**Exercise prompt:** One number is the whole answer: how many lines of the records include "output".

**Data in this exercise:**
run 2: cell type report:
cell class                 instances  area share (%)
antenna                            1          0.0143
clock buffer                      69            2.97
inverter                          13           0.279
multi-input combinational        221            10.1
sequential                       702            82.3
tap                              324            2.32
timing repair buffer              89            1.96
This is an optimization exercise on Yosys and OpenROAD, whose aim is small area, not a production implementation. The RTL was checked by simulation tests, not by an equivalence proof against the original design. Power figures rest on the tool's default switching activity, not on a simulated workload.

**run.sh**
```bash
#!/bin/bash
# synth_recipe.tcl (not shown) runs the flow's synth.tcl, then flattens the netlist and writes it again
# the make line also repeats each setting of config.mk as NAME=value (left out here)
make -C /OpenROAD-flow-scripts/flow DESIGN_CONFIG=/design/flow/config.mk WORK_HOME=/design/flow/orfs CLKGATE_MAP_FILE= SYNTH_SCRIPT=/design/flow/synth_recipe.tcl finish
```
**config.mk**
```make
export PLATFORM = sky130hd
export DESIGN_NAME = sram_2rw_param
export DESIGN_NICKNAME = sram_2rw_param
export VERILOG_FILES = /design/flow/design.v
export SDC_FILE = /design/flow/constraint.sdc
export NUM_CORES = 4
export LEC_CHECK = 0
export CAP_MARGIN = 20
export CORE_MARGIN = 2
export CORE_UTILIZATION = 40
export SLEW_MARGIN = 20
export SYNTH_HIERARCHICAL = 1
```
**design.v**
```verilog
package sram_2rw_pkg;
  typedef enum logic {
    RW_READ_FIRST  = 1'b0,
    RW_WRITE_FIRST = 1'b1
  } rw_mode_e;
  localparam int MAX_WIDTH = 256;
  function automatic logic [MAX_WIDTH-1:0] merge_mask(
    input logic [MAX_WIDTH-1:0] old_word,
    input logic [MAX_WIDTH-1:0] data_word,
    input logic [MAX_WIDTH-1:0] mask_word
  );
    merge_mask = (old_word & ~mask_word) | (data_word & mask_word);
  endfunction
endpackage
module sram_2rw_rdpipe #(
  parameter int WIDTH   = 33,
  parameter int OUT_REG = 0
) (
  input  logic             clk,
  input  logic             rst,
  input  logic             rd_vld,
  input  logic [WIDTH-1:0] rd_nxt,
  output logic [WIDTH-1:0] o_s1,
  output logic [WIDTH-1:0] o,
  output logic             ov
);
  logic [WIDTH-1:0] s1_dat;
  logic             s1_vld;
  always_ff @(posedge clk or posedge rst) begin
    if (rst) begin
      s1_dat <= '0;
      s1_vld <= 1'b0;
    end else begin
      s1_vld <= rd_vld;
      s1_dat <= rd_nxt;
    end
  end
  assign o_s1 = s1_dat;
  if (OUT_REG != 0) begin : g_out_reg
    logic [WIDTH-1:0] s2_dat;
    logic             s2_vld;
    always_ff @(posedge clk or posedge rst) begin
      if (rst) begin
        s2_dat <= '0;
        s2_vld <= 1'b0;
      end else begin
        s2_vld <= s1_vld;
        if (s1_vld) begin
          s2_dat <= s1_dat;
        end
      end
    end
    assign o  = s2_dat;
    assign ov = s2_vld;
  end else begin : g_no_out_reg
    assign o  = s1_dat;
    assign ov = s1_vld;
  end
endmodule
module sram_2rw_param #(
  parameter int       WIDTH   = 33,
  parameter int       DEPTH   = 32,
  parameter int       ADDR_W  = $clog2(DEPTH),
  parameter int       OUT_REG = 0,
  parameter logic     RW_MODE = sram_2rw_pkg::RW_READ_FIRST
) (
  input  logic              CE,
  input  logic              RST,
  input  logic              CSB1,
  input  logic              WEB1,
  input  logic              OEB1,
  input  logic [ADDR_W-1:0] A1,
  input  logic [WIDTH-1:0]  I1,
  input  logic [WIDTH-1:0]  WM1,
  output logic [WIDTH-1:0]  O1,
  output logic              OV1,
  input  logic              CSB2,
  input  logic              WEB2,
  input  logic              OEB2,
  input  logic [ADDR_W-1:0] A2,
  input  logic [WIDTH-1:0]  I2,
  input  logic [WIDTH-1:0]  WM2,
  output logic [WIDTH-1:0]  O2,
  output logic              OV2,
  output logic              COLL,
  output logic              OOR
);
  logic in_rng1, in_rng2;
  if (DEPTH == (1 << ADDR_W)) begin : g_pow2
    assign in_rng1 = 1'b1;
    assign in_rng2 = 1'b1;
  end else begin : g_npow2
    localparam logic [ADDR_W:0] DEPTH_X = (ADDR_W + 1)'(DEPTH);
    assign in_rng1 = ({1'b0, A1} < DEPTH_X);
    assign in_rng2 = ({1'b0, A2} < DEPTH_X);
  end
  logic re1, re2, we1, we2, acc1, acc2, both_wr;
  assign re1  = ~CSB1 & ~OEB1;
  assign re2  = ~CSB2 & ~OEB2;
  assign we1  = ~RST & ~CSB1 & ~WEB1 & in_rng1;
  assign we2  = ~RST & ~CSB2 & ~WEB2 & in_rng2;
  assign acc1 = ~CSB1 & (~WEB1 | ~OEB1);
  assign acc2 = ~CSB2 & (~WEB2 | ~OEB2);
  assign both_wr = we1 & we2 & (A1 == A2);
  logic [WIDTH-1:0] ex, sx, ey, sy;
  assign ex = {WIDTH{we1}} & (WM1 | ({WIDTH{both_wr}} & WM2));
  assign sx = {WIDTH{we1}} & ((WM1 & I1) | ({WIDTH{both_wr}} & ~WM1 & WM2 & I2));
  assign ey = {WIDTH{we2 & ~both_wr}} & WM2;
  assign sy = ey & I2;
  logic [DEPTH-1:0] r1, r2, r1n, r2n;
  for (genvar r = 0; r < DEPTH; r++) begin : g_dec
    assign r1[r]  = (A1 == ADDR_W'(r));
    assign r2[r]  = (A2 == ADDR_W'(r));
    assign r1n[r] = (A1 != ADDR_W'(r));
    assign r2n[r] = (A2 != ADDR_W'(r));
  end
  logic [WIDTH-1:0] mem [DEPTH];
  for (genvar r = 0; r < DEPTH; r++) begin : g_row
    for (genvar b = 0; b < WIDTH; b++) begin : g_bit
      sram_2rw_bit u_bit (
        .clk (CE),
        .r1  (r1[r]),
        .r2  (r2[r]),
        .r1n (r1n[r]),
        .r2n (r2n[r]),
        .ex  (ex[b]),
        .ey  (ey[b]),
        .sxn (~sx[b]),
        .syn (~sy[b]),
        .q   (mem[r][b])
      );
    end
  end
  logic [DEPTH-1:0] rr1, rr2;
  for (genvar r = 0; r < DEPTH; r++) begin : g_rdec
    assign rr1[r] = re1 & (A1 == ADDR_W'(r));
    assign rr2[r] = re2 & (A2 == ADDR_W'(r));
  end
  logic [WIDTH-1:0] q1, q2, nxt1, nxt2;
  if (RW_MODE == sram_2rw_pkg::RW_WRITE_FIRST) begin : g_wf
    logic [WIDTH-1:0] old1, old2, w2o, w1o;
    for (genvar b = 0; b < WIDTH; b++) begin : g_rcol
      logic [DEPTH-1:0] c;
      for (genvar r = 0; r < DEPTH; r++) begin : g_c
        assign c[r] = mem[r][b];
      end
      sram_2rw_rdbit #(.N(DEPTH)) u_rd1 (.sel(rr1), .d(c), .o(old1[b]));
      sram_2rw_rdbit #(.N(DEPTH)) u_rd2 (.sel(rr2), .d(c), .o(old2[b]));
    end
    assign w2o  = both_wr ? ((old1 & ~WM2) | (I2 & WM2)) : old1;
    assign w1o  = (w2o & ~WM1) | (I1 & WM1);
    assign nxt1 = re1 ? (we1 ? w1o : old1) : q1;
    assign nxt2 = re2 ? (both_wr ? w1o : (we2 ? ((old2 & ~WM2) | (I2 & WM2)) : old2)) : q2;
  end else begin : g_rf
    for (genvar b = 0; b < WIDTH; b++) begin : g_rcol
      logic [DEPTH-1:0] c;
      for (genvar r = 0; r < DEPTH; r++) begin : g_c
        assign c[r] = mem[r][b];
      end
      sram_2rw_rdbit #(.N(DEPTH + 1)) u_rd1 (.sel({~re1, rr1}), .d({q1[b], c}), .o(nxt1[b]));
      sram_2rw_rdbit #(.N(DEPTH + 1)) u_rd2 (.sel({~re2, rr2}), .d({q2[b], c}), .o(nxt2[b]));
    end
  end
  always_ff @(posedge CE or posedge RST) begin
    if (RST) begin
      COLL <= 1'b0;
      OOR  <= 1'b0;
    end else begin
      if (both_wr && ((WM1 & WM2) != '0)) COLL <= 1'b1;
      if ((acc1 & ~in_rng1) | (acc2 & ~in_rng2)) OOR <= 1'b1;
    end
  end
  sram_2rw_rdpipe #(.WIDTH(WIDTH), .OUT_REG(OUT_REG)) u_rdpipe1 (
    .clk    (CE),
    .rst    (RST),
    .rd_vld (re1),
    .rd_nxt (nxt1),
    .o_s1   (q1),
    .o      (O1),
    .ov     (OV1)
  );
  sram_2rw_rdpipe #(.WIDTH(WIDTH), .OUT_REG(OUT_REG)) u_rdpipe2 (
    .clk    (CE),
    .rst    (RST),
    .rd_vld (re2),
    .rd_nxt (nxt2),
    .o_s1   (q2),
    .o      (O2),
    .ov     (OV2)
  );
endmodule
module sram_2rw_bit (
  input  logic clk,
  input  logic r1,
  input  logic r2,
  input  logic r1n,
  input  logic r2n,
  input  logic ex,
  input  logic ey,
  input  logic sxn,
  input  logic syn,
  output logic q
);
  logic keep, s;
  assign keep = ~((r1 & ex) | (r2 & ey));
  assign s    = ~((r1n | sxn) & (r2n | syn));
  always_ff @(posedge clk) begin
    q <= (q & keep) | s;
  end
endmodule
module sram_2rw_rdbit #(
  parameter int N = 32
) (
  input  logic [N-1:0] sel,
  input  logic [N-1:0] d,
  output logic         o
);
  localparam int G = (N + 2) / 3;
  logic [3*G-1:0] s, v;
  logic [G-1:0]   y;
  assign s = (3*G)'(sel);
  assign v = (3*G)'(d);
  for (genvar g = 0; g < G; g++) begin : g_grp
    sram_2rw_aoi222 u_aoi (
      .a0 (s[3*g]),   .b0 (v[3*g]),
      .a1 (s[3*g+1]), .b1 (v[3*g+1]),
      .a2 (s[3*g+2]), .b2 (v[3*g+2]),
      .y  (y[g])
    );
  end
  assign o = ~&y;
endmodule
module sram_2rw_aoi222 (
  input  logic a0,
  input  logic b0,
  input  logic a1,
  input  logic b1,
  input  logic a2,
  input  logic b2,
  output logic y
);
  assign y = ~((a0 & b0) | (a1 & b1) | (a2 & b2));
endmodule
```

**Response:** 12